* _Action item_: Of the material below, only the lines from the line containing "9'd196: begin k_lut = 5'd14; end" down to the line containing "wire [7:0] c0" belong in the answer, written out exactly.

* _Data supplied_:
This design comes from an exercise in tuning for small area, a short achievable clock period and few clock cycles per item on the open sky130 flow, not from production work.
Function was checked by simulation only, so behaviour that the tests miss may differ from the original.

v35:
==> flow/design.v <==
module sdr_cbuild (
    input  wire        clk,
    input  wire        rst,          
    input  wire        start,        
    input  wire        qam,          
    input  wire [15:0] arg,          
    output reg         busy,
    output reg         done,         
    output reg  [7:0]  err,          
    output reg  [31:0] cinfo,        
    output reg         clut_we,
    output reg  [7:0]  clut_waddr,
    output wire [31:0] clut_wdata
);
    reg         st_chk, st_setup, st_half, st_write;
    reg         flip_r;      
    reg         wrap_r;      
    reg         cend_r;      
    reg         lastc_r;     
    reg         bw_r;        
    reg         mode;        
    reg  [8:0]  m;           
    reg         big;         
    reg  [7:0]  R1;          
    reg  [8:0]  R2;          
    reg  [1:0]  p1, p2;      
    reg  [9:0]  x2n;         
    reg  [32:0] q;           
    reg  [34:0] acc;         
    reg  [15:0] vB;          
    reg  [7:0]  rc;          
    reg         ph;          
    reg  [4:0]  cc;          
    reg  [3:0]  b;           
    reg  [4:0]  kk;          
    assign clut_wdata = {acc[34:19], vB};
    wire accept = start & ~busy;
    wire [8:0] mb   = cinfo[8:0];
    wire       qb_m = cinfo[16];
    wire       even = ~mb[0];    
    reg  [4:0] k_lut;
    reg        sq_lut;
    always @(*) begin
        sq_lut = 1'b1;
        case (m)
        9'd4:   begin k_lut = 5'd2;   end
        9'd9:   begin k_lut = 5'd3;   end
        9'd16:  begin k_lut = 5'd4;  end
        9'd25:  begin k_lut = 5'd5;  end
        9'd36:  begin k_lut = 5'd6;  end
        9'd49:  begin k_lut = 5'd7;  end
        9'd64:  begin k_lut = 5'd8;  end
        9'd81:  begin k_lut = 5'd9;  end
        9'd100: begin k_lut = 5'd10; end
        9'd121: begin k_lut = 5'd11; end
        9'd144: begin k_lut = 5'd12; end
        9'd169: begin k_lut = 5'd13; end
        9'd196: begin k_lut = 5'd14; end
        9'd225: begin k_lut = 5'd15; end
        9'd256: begin k_lut = 5'd16; end
        default: begin k_lut = 5'd0; sq_lut = 1'b0; end
        endcase
    end
    wire [8:0] a0_sum = mb + {4'd0, kk};
    wire [7:0] a0_lut = even ? a0_sum[8:1] : mb[8:1];
    wire [8:0] n_lev = qb_m ? {4'd0, kk} : mb;         
    wire [7:0] c0    = n_lev[8:1];                    
    wire [7:0] h1m1  = c0 - {7'd0, even};             
    wire [7:0] h2m1  = c0 - 8'd1;                     
    wire [3:0] kc0m1 = kk[4:1] - 4'd1;                
    wire e_zero = ~big & (m == 9'd0);
    wire e_one  = ~big & (m == 9'd1);
    wire e_big  = big | (m[8] & (|m[7:0]));
    wire e_sq   = mode & ~sq_lut;
    wire fail   = e_zero | e_one | e_big | e_sq;
    wire [7:0] err_code = e_zero ? 8'h11 : e_one ? 8'h21 : e_big ? 8'h31 :
                          e_sq ? 8'h41 : 8'h00;
    reg         pow2;        
    reg  [3:0]  log2m;       
    always @(*) begin
        pow2 = 1'b1;
        case (m)
        9'd2:   log2m = 4'd1;
        9'd4:   log2m = 4'd2;
        9'd8:   log2m = 4'd3;
        9'd16:  log2m = 4'd4;
        9'd32:  log2m = 4'd5;
        9'd64:  log2m = 4'd6;
        9'd128: log2m = 4'd7;
        9'd256: log2m = 4'd8;
        default: begin pow2 = 1'b0; log2m = 4'd0; end
        endcase
    end
    wire [9:0] d1a  = {1'b0, R1, 1'b1} - {1'b0, m};        
    wire       g1a  = ~d1a[9];
    wire [7:0] r1a  = g1a ? d1a[7:0] : {R1[6:0], 1'b0};
    wire [9:0] d1b  = {1'b0, r1a, 1'b1} - {1'b0, m};
    wire       g1b  = ~d1b[9];
    wire [7:0] r1b  = g1b ? d1b[7:0] : {r1a[6:0], 1'b0};
    wire [9:0]  t2a  = {R2, p1[1]};
    wire [10:0] s2a  = {1'b0, t2a} + {1'b0, x2n};
    wire        g2a  = s2a[10];
    wire [8:0]  r2a  = g2a ? s2a[8:0] : t2a[8:0];
    wire [9:0]  t2b  = {r2a, p1[0]};
    wire [10:0] s2b  = {1'b0, t2b} + {1'b0, x2n};
    wire        g2b  = s2b[10];
    wire [8:0]  r2b  = g2b ? s2b[8:0] : t2b[8:0];
    wire        st_sq   = st_chk | st_setup;        
    wire        sgn     = acc[34];
    wire        inv     = st_sq & ~sgn;
    wire        cst     = st_half | flip_r;
    wire [34:0] add_a   = st_sq ? {acc[32:0], p2} : (acc ^ {35{flip_r}});
    wire [32:0] qb      = (q ^ {33{inv}}) & {33{~cst}};
    wire [34:0] add_b   = {qb, st_sq, st_sq ? sgn : (~cst | (st_half & even))}
                        | (st_half ? 35'h40000 : 35'd0)
                        | (flip_r  ? 35'h80000 : 35'd0);
    wire        add_c   = st_sq ? ~sgn : ~st_half;
    reg  [34:0] bk_g, bk_p;
    integer     bs, bi;
    always @(*) begin
        bk_g = add_a & add_b;
        bk_p = add_a ^ add_b;
        bk_g[0] = bk_g[0] | (bk_p[0] & add_c);
        for (bs = 1; bs < 35; bs = bs * 2)
            for (bi = 2 * bs - 1; bi < 35; bi = bi + 2 * bs) begin
                bk_g[bi] = bk_g[bi] | (bk_p[bi] & bk_g[bi - bs]);
                bk_p[bi] = bk_p[bi] & bk_p[bi - bs];
            end
        for (bs = 16; bs >= 1; bs = bs / 2)
            for (bi = 3 * bs - 1; bi < 35; bi = bi + 2 * bs) begin
                bk_g[bi] = bk_g[bi] | (bk_p[bi] & bk_g[bi - bs]);
                bk_p[bi] = bk_p[bi] & bk_p[bi - bs];
            end
    end
    wire [34:0] sum     = (add_a ^ add_b) ^ {bk_g[33:0], add_c};
    wire        rbit    = ~sum[34];                     
    wire        setup_last = st_setup & (rc == 8'd0);
    wire        turn    = flip_r | wrap_r;
    wire [7:0]  rc_n    = turn ? (flip_r ? h2m1 : h1m1) : rc - 8'd1;
    wire        rcz_n   = turn ? (flip_r ? (h2m1 == 8'd0) : (h1m1 == 8'd0)) : (rc == 8'd1);
    wire        ph_n    = ph ^ turn;
    wire [3:0]  b_nx    = bw_r ? 4'd0 : b + 4'd1;
    wire        cend_n  = ~cend_r & (cc == 5'd1);
    wire        lastc_n = cend_r ? (b_nx == kc0m1) : lastc_r;
    wire        last    = qb_m ? (cend_r & lastc_r) : wrap_r;
    wire        last_nx = qb_m ? (cend_n & lastc_n) : (rcz_n & ph_n);
    wire [3:0]  b_new   = cend_r ? b_nx : b;
    wire [7:0]  addr_inc = (~qb_m | (cend_r & bw_r)) ? 8'd0 : {3'd0, kk};
    wire [7:0]  addr_nx  = flip_r ? {4'd0, b_new & {4{qb_m}}} :
                           clut_waddr + addr_inc + {7'd0, ~qb_m | cend_r};
    always @(posedge clk) begin
        if (rst) begin
            st_chk   <= 1'b0;
            st_setup <= 1'b0;
            st_half  <= 1'b0;
            st_write <= 1'b0;
            busy     <= 1'b0;
            done     <= 1'b0;
            err      <= 8'd0;
            cinfo    <= 32'd0;
            clut_we  <= 1'b0;
        end else begin
            st_chk   <= accept;
            st_setup <= (st_chk & ~fail) | (st_setup & ~setup_last);
            st_half  <= setup_last;
            st_write <= st_half | (st_write & ~last);
            clut_we  <= st_half | (st_write & ~last);
            done     <= (st_chk & fail) | (st_write & ~last & last_nx);
            if (accept)
                busy <= 1'b1;
            else if ((st_chk & fail) | (st_write & last_nx))
                busy <= 1'b0;
            if (st_chk) begin
                err <= err_code;
                if (!fail)
                    cinfo <= {1'b1, 13'd0, pow2, mode, log2m, 3'd0, m};
            end
        end
    end
    always @(posedge clk) begin
        if (!busy) begin
            mode <= qam;
            m    <= arg[8:0];
            big  <= |arg[15:9];
            x2n  <= ~(qam ? 10'd1 : {1'b0, arg[8:0]});
            if (arg[8:0] <= 9'd4) begin
                R1 <= (arg[8:0] == 9'd3) ? 8'd1 : 8'd0;
                p1 <= (arg[8:0] == 9'd2) ? 2'd3 : 2'd1;
            end else begin
                p1 <= 2'd0;
                R1 <= ~(|arg[8:4]) ? 8'd3 : ~(|arg[8:6]) ? 8'd12 :
                      ~(arg[8] | (&arg[7:5])) ? 8'd48 : 8'd192;
            end
            rc  <= ~(|arg[8:4]) ? 8'd33 : ~(|arg[8:6]) ? 8'd32 :
                   ~(arg[8] | (&arg[7:5])) ? 8'd31 : 8'd30;
            R2  <= 9'd0;
            p2  <= 2'd0;
            acc <= 35'd0;
            q   <= 33'd0;
        end else begin
            R1  <= r1b;
            p1  <= {g1a, g1b};
            R2  <= r2b;
            p2  <= {g2a, g2b};
            if (setup_last)
                acc <= {1'b0, q[31:0] & {32{even}}, rbit & even, 1'b0};
            else
                acc <= sum;
            if (st_sq)
                q <= {q[31:0], rbit};
        end
        if (st_chk)
            kk <= k_lut;
        if (st_sq)
            rc <= rc - 8'd1;
        flip_r <= 1'b0;
        wrap_r <= 1'b0;
        cend_r <= 1'b0;
        if (st_half) begin
            rc         <= h1m1;
            ph         <= 1'b0;
            flip_r     <= (h1m1 == 8'd0);
            cc         <= kk;
            lastc_r    <= 1'b0;
            b          <= c0[3:0];
            bw_r       <= ({1'b0, c0[3:0]} == kk - 5'd1);
            clut_waddr <= qb_m ? a0_lut : c0;
            vB         <= qb_m ? sum[34:19] : 16'd0;
        end
        if (st_write && busy) begin    
            rc      <= rc_n;
            ph      <= ph_n;
            flip_r  <= rcz_n & ~ph_n;
            wrap_r  <= rcz_n & ph_n;
            cend_r  <= qb_m & cend_n;
            cc      <= cend_r ? kk : cc - 5'd1;
            lastc_r <= lastc_n;
            clut_waddr <= addr_nx;
            if (cend_r) begin
                b    <= b_nx;
                bw_r <= ({1'b0, b_nx} == kk - 5'd1);
                vB   <= sum[34:19];
            end
        end
    end
endmodule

* _Result_:
        9'd196: begin k_lut = 5'd14; end
        9'd225: begin k_lut = 5'd15; end
        9'd256: begin k_lut = 5'd16; end
        default: begin k_lut = 5'd0; sq_lut = 1'b0; end
        endcase
    end
    wire [8:0] a0_sum = mb + {4'd0, kk};
    wire [7:0] a0_lut = even ? a0_sum[8:1] : mb[8:1];
    wire [8:0] n_lev = qb_m ? {4'd0, kk} : mb;         
    wire [7:0] c0    = n_lev[8:1];                    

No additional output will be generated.